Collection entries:
◆ ◆ ◆ ◆ ◆

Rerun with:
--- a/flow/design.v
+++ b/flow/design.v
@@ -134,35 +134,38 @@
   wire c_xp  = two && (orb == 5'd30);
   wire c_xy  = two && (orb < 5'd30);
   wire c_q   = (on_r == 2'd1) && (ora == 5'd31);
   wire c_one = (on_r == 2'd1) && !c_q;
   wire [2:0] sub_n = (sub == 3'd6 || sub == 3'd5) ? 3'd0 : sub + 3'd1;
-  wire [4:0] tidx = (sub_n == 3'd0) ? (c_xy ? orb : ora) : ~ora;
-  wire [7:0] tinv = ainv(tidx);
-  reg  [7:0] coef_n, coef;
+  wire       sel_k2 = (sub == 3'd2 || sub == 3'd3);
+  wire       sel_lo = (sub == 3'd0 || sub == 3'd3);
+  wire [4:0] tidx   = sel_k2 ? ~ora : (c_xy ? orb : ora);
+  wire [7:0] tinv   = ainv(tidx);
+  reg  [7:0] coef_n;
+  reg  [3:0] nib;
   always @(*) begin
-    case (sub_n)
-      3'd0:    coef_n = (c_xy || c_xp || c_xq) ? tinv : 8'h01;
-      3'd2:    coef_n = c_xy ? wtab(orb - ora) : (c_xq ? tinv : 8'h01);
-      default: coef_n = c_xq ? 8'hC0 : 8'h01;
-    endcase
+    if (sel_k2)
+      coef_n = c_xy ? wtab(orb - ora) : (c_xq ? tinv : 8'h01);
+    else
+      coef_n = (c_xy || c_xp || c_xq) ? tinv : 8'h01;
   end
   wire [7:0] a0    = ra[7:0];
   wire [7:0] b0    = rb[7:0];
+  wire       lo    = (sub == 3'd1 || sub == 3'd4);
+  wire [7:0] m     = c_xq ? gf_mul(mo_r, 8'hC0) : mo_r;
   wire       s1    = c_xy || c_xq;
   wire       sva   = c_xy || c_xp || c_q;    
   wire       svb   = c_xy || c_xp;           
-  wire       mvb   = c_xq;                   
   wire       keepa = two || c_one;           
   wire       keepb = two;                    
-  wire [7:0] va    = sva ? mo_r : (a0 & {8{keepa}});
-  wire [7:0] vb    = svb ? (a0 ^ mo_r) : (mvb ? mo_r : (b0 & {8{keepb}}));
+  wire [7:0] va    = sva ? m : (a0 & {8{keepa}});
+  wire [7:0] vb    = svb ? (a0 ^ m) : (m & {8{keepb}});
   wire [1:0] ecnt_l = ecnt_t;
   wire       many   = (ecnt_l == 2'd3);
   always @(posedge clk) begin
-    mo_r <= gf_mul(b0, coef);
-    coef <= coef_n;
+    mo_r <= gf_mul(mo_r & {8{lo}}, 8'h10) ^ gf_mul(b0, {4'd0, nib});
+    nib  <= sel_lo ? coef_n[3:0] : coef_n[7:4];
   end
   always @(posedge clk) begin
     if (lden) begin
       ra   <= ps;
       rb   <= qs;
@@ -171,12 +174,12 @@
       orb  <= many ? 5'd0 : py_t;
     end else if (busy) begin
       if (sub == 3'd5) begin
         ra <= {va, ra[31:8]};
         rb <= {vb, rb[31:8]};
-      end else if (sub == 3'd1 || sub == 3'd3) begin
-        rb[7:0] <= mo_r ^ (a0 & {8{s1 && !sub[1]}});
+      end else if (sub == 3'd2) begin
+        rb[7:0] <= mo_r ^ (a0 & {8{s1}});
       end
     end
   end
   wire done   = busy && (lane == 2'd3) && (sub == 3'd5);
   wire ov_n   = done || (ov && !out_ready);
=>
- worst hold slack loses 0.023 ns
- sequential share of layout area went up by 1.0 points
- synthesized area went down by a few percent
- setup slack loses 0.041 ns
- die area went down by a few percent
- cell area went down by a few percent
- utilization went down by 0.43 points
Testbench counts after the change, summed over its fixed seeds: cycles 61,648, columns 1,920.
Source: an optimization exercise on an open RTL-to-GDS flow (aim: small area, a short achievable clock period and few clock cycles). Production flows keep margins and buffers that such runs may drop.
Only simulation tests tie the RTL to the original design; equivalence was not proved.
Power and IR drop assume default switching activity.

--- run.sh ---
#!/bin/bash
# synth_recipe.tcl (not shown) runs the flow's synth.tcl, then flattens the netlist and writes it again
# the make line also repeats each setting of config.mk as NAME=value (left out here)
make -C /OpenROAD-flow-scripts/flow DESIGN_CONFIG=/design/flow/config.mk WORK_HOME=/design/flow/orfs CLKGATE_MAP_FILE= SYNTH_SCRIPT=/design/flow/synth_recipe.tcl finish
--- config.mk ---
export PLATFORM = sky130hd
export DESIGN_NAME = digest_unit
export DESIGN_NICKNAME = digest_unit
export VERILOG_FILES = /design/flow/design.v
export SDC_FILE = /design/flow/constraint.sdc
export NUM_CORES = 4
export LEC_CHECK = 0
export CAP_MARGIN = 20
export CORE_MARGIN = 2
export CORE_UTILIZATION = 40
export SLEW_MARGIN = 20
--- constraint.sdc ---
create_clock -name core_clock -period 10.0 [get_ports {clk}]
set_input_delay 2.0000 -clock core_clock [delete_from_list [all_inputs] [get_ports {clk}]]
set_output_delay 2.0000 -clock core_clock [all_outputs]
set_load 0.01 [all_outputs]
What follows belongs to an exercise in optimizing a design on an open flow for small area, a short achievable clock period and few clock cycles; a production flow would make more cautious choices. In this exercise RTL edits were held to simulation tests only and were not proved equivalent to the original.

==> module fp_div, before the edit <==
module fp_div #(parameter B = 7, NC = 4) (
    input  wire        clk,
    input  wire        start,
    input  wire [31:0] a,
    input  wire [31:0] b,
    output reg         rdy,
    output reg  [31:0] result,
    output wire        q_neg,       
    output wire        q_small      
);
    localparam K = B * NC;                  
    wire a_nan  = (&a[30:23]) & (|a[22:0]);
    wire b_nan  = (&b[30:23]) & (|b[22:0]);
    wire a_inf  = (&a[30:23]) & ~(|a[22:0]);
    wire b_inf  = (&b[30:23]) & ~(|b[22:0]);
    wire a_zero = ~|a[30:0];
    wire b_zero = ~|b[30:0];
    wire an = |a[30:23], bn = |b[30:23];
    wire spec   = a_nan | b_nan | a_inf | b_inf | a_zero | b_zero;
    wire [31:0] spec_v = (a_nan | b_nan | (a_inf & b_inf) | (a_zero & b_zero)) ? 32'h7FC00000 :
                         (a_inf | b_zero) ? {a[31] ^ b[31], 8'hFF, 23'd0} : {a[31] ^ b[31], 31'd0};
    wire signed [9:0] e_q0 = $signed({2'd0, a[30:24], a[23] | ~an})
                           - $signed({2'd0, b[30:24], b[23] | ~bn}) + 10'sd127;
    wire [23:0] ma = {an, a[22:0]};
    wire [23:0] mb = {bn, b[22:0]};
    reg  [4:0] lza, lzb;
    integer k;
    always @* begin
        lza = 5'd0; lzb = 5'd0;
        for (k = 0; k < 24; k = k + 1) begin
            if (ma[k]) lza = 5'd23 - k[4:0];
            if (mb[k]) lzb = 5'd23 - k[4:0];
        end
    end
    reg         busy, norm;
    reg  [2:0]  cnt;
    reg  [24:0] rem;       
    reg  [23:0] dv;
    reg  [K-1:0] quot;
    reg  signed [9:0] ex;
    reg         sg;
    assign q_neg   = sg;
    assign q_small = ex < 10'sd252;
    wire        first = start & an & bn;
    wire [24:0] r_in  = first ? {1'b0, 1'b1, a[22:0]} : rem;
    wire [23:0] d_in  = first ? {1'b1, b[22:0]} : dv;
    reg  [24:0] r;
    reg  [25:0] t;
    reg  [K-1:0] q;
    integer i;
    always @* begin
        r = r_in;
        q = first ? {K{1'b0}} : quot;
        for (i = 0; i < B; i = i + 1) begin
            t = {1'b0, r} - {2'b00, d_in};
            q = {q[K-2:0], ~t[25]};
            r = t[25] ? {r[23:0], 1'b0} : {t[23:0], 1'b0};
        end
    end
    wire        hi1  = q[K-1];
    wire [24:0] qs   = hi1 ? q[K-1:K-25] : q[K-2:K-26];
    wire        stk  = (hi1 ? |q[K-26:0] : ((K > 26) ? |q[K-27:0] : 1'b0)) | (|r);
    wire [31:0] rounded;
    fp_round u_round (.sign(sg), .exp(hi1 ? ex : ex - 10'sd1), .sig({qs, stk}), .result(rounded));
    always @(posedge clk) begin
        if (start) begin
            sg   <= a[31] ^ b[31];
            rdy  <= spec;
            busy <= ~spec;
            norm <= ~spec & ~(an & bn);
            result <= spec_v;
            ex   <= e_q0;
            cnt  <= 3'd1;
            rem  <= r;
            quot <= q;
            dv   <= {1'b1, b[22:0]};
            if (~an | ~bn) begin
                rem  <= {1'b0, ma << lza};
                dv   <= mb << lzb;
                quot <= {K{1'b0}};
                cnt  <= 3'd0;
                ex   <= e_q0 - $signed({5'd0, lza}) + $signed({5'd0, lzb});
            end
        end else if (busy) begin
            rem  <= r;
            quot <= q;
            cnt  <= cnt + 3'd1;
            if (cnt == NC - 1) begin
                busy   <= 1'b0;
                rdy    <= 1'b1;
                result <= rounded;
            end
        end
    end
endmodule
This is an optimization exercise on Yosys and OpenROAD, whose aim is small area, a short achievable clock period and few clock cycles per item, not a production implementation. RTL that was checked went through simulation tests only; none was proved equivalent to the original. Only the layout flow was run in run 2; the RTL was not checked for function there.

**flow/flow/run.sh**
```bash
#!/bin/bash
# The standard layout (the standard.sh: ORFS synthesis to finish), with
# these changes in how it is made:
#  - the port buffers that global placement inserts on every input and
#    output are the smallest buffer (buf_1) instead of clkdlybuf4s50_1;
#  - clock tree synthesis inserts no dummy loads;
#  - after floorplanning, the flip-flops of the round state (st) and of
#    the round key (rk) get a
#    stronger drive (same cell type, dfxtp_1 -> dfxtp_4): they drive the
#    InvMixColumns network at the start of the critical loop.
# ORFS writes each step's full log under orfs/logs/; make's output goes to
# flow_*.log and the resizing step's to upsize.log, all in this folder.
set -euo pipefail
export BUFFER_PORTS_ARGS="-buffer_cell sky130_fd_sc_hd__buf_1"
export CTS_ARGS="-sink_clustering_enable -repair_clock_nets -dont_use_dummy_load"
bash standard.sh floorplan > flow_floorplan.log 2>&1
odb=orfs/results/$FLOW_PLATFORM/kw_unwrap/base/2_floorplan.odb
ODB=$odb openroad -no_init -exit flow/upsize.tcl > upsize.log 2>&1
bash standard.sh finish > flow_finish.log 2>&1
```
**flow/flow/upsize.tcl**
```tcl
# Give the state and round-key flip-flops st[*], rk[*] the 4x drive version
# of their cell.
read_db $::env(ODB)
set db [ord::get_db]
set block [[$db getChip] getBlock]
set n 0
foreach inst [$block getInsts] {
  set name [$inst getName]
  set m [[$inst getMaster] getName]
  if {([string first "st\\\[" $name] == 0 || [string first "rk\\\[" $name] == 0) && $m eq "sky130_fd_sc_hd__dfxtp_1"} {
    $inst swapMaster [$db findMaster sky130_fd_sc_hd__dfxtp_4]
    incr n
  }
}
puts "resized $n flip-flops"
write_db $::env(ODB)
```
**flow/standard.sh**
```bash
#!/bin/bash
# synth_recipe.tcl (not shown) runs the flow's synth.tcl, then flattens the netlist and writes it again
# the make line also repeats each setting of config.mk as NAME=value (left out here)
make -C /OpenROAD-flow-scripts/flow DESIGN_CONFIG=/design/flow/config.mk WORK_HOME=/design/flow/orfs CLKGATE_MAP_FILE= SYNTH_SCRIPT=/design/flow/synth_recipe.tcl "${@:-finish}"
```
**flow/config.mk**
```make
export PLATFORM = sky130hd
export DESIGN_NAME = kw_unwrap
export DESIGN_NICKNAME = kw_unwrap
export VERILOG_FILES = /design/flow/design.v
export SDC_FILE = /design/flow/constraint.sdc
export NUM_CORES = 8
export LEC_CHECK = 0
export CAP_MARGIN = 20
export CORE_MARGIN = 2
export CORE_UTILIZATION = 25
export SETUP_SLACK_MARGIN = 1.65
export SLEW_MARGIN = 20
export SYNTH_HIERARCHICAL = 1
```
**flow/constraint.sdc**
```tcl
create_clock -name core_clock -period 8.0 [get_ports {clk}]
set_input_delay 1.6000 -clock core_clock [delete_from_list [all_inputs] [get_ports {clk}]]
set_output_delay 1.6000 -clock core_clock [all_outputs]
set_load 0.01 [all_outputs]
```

◆ ◆ ◆ ◆ ◆

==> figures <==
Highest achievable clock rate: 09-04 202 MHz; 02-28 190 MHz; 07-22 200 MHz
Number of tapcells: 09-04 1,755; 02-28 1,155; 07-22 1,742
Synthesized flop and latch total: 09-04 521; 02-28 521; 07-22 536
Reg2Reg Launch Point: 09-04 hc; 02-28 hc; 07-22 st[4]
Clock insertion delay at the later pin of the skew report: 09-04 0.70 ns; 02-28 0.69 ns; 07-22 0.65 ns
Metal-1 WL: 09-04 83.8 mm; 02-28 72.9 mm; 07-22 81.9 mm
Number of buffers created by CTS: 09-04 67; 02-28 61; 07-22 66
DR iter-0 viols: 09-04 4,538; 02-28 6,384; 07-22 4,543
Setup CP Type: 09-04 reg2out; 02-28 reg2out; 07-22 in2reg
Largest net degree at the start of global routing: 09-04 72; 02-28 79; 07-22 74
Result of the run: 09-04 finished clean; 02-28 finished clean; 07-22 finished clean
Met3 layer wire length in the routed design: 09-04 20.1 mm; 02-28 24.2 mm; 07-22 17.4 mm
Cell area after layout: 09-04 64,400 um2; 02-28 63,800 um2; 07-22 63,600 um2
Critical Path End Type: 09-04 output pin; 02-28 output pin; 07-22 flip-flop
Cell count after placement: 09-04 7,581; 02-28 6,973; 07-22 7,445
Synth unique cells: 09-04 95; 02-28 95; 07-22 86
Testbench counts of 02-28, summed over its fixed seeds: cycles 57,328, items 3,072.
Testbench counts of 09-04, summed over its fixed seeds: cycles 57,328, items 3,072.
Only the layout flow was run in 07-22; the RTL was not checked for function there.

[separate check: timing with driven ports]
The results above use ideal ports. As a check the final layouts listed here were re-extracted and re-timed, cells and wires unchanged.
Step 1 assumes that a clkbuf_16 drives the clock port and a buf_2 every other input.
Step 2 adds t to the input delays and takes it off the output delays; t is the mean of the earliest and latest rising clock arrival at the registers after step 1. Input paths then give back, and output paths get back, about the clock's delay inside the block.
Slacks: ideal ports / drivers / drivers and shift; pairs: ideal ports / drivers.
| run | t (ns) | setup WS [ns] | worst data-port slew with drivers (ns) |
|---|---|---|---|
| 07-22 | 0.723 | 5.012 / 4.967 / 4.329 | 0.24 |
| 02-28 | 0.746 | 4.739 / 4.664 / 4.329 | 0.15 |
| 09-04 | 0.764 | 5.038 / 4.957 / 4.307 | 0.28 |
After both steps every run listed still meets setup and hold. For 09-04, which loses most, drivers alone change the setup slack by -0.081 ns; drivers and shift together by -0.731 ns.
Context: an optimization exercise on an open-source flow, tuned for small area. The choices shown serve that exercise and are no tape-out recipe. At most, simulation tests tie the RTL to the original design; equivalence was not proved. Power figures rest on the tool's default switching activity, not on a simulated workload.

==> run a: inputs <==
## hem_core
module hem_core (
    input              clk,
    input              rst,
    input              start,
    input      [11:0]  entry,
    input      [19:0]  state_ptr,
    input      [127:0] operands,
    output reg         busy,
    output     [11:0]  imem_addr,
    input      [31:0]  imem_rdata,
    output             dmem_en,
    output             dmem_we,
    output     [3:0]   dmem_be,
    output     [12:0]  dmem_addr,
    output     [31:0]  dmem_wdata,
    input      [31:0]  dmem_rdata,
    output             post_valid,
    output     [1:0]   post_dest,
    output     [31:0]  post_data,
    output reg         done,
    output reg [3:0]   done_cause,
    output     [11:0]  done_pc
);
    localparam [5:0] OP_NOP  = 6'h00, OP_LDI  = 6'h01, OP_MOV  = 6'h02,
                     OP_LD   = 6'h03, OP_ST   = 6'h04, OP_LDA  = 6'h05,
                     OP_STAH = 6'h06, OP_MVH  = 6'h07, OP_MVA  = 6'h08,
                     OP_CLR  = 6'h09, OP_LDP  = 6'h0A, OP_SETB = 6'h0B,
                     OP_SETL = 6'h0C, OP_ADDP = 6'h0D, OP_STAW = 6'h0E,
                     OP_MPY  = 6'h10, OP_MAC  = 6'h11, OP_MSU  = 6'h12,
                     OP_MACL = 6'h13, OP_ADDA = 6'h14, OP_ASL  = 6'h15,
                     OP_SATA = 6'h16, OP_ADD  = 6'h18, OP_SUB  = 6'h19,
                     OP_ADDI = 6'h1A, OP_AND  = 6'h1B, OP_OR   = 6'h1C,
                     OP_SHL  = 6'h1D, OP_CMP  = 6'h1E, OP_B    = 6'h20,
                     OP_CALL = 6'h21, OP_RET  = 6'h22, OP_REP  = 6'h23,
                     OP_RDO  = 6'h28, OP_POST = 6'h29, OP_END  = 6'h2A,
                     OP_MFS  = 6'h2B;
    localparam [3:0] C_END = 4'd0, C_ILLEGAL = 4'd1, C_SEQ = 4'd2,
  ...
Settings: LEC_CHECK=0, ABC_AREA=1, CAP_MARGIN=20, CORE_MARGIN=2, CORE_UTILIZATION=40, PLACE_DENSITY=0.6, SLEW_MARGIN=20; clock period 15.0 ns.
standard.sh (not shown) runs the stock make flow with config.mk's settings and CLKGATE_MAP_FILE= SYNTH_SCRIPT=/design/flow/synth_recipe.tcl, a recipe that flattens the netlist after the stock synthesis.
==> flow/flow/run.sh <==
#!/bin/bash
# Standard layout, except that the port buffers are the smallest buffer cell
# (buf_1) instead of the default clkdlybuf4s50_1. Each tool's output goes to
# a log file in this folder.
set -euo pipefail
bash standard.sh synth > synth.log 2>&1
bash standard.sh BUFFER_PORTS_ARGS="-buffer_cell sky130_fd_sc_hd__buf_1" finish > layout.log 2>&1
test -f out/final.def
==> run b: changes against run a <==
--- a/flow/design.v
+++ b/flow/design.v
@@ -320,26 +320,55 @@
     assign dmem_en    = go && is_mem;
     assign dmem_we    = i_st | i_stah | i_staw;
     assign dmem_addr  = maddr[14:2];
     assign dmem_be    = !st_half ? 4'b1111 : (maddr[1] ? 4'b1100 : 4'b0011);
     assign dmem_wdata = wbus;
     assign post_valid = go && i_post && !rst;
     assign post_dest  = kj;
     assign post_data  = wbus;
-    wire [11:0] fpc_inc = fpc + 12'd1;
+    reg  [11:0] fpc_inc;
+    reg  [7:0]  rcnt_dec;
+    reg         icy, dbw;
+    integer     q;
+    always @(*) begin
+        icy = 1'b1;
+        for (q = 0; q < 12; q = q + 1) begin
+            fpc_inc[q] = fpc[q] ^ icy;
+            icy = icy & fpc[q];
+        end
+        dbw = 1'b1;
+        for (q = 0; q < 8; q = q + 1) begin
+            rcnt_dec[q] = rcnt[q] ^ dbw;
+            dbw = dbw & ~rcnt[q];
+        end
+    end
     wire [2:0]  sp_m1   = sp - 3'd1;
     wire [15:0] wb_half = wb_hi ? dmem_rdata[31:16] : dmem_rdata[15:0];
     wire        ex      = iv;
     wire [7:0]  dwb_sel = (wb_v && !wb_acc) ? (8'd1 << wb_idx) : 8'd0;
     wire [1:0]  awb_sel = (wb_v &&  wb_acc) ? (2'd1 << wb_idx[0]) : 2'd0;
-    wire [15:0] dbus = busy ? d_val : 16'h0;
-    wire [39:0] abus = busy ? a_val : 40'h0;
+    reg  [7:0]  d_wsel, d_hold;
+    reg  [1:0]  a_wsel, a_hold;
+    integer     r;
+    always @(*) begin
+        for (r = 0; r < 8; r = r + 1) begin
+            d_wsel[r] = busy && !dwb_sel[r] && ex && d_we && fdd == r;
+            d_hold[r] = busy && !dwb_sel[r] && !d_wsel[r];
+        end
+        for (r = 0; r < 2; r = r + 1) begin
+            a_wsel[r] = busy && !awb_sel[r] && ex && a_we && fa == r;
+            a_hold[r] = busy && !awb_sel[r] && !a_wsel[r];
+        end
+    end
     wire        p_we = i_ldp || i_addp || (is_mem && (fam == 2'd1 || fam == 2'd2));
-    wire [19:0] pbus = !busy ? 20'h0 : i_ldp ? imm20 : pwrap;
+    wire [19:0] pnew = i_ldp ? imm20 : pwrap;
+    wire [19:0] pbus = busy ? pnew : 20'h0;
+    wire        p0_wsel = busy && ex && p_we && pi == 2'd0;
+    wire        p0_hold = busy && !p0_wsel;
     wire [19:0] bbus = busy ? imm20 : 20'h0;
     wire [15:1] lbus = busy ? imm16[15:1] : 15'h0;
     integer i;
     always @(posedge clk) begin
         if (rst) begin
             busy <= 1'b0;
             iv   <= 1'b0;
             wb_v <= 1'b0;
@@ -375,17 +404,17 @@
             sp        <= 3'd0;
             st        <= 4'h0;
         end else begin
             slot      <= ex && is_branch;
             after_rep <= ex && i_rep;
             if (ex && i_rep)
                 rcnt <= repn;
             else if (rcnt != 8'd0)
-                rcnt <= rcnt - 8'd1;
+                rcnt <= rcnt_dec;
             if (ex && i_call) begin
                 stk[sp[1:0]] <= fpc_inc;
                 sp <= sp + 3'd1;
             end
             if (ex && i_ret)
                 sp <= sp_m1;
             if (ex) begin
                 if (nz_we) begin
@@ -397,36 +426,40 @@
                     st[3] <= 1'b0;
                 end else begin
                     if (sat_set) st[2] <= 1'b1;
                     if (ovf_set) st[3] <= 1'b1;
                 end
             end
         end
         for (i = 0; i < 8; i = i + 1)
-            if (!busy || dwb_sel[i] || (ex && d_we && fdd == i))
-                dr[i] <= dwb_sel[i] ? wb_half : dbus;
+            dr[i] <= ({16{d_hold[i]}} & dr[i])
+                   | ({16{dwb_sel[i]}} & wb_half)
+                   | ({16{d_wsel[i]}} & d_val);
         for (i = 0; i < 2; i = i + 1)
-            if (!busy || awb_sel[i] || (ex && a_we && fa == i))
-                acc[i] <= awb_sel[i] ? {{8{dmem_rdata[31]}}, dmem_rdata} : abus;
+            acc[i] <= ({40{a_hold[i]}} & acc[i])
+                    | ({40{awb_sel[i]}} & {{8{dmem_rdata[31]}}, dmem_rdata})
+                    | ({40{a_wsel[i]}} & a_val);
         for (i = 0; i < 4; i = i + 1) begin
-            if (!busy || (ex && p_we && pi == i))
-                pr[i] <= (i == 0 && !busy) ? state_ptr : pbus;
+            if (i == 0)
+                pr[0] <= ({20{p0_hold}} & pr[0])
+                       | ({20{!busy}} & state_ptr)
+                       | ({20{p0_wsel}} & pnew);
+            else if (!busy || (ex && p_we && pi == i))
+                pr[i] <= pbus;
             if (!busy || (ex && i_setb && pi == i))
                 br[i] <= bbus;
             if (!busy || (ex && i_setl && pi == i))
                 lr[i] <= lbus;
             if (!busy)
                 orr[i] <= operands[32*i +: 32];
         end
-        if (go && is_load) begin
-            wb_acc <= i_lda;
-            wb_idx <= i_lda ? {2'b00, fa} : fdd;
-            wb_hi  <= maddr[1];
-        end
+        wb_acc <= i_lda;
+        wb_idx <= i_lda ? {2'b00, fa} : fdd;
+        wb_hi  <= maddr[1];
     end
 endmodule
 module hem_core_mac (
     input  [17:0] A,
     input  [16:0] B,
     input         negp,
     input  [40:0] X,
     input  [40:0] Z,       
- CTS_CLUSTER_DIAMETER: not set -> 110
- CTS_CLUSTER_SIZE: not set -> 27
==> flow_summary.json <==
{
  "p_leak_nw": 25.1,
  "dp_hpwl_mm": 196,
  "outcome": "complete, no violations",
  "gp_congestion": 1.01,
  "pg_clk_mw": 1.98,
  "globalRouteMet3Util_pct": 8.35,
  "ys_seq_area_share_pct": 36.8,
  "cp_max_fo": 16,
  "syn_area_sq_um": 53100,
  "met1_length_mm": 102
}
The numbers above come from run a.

◆ ◆ ◆ ◆ ◆

Each line above that has the word "tidx" should be copied.

-  wire [4:0] tidx = (sub_n == 3'd0) ? (c_xy ? orb : ora) : ~ora;
-  wire [7:0] tinv = ainv(tidx);
+  wire [4:0] tidx   = sel_k2 ? ~ora : (c_xy ? orb : ora);
+  wire [7:0] tinv   = ainv(tidx);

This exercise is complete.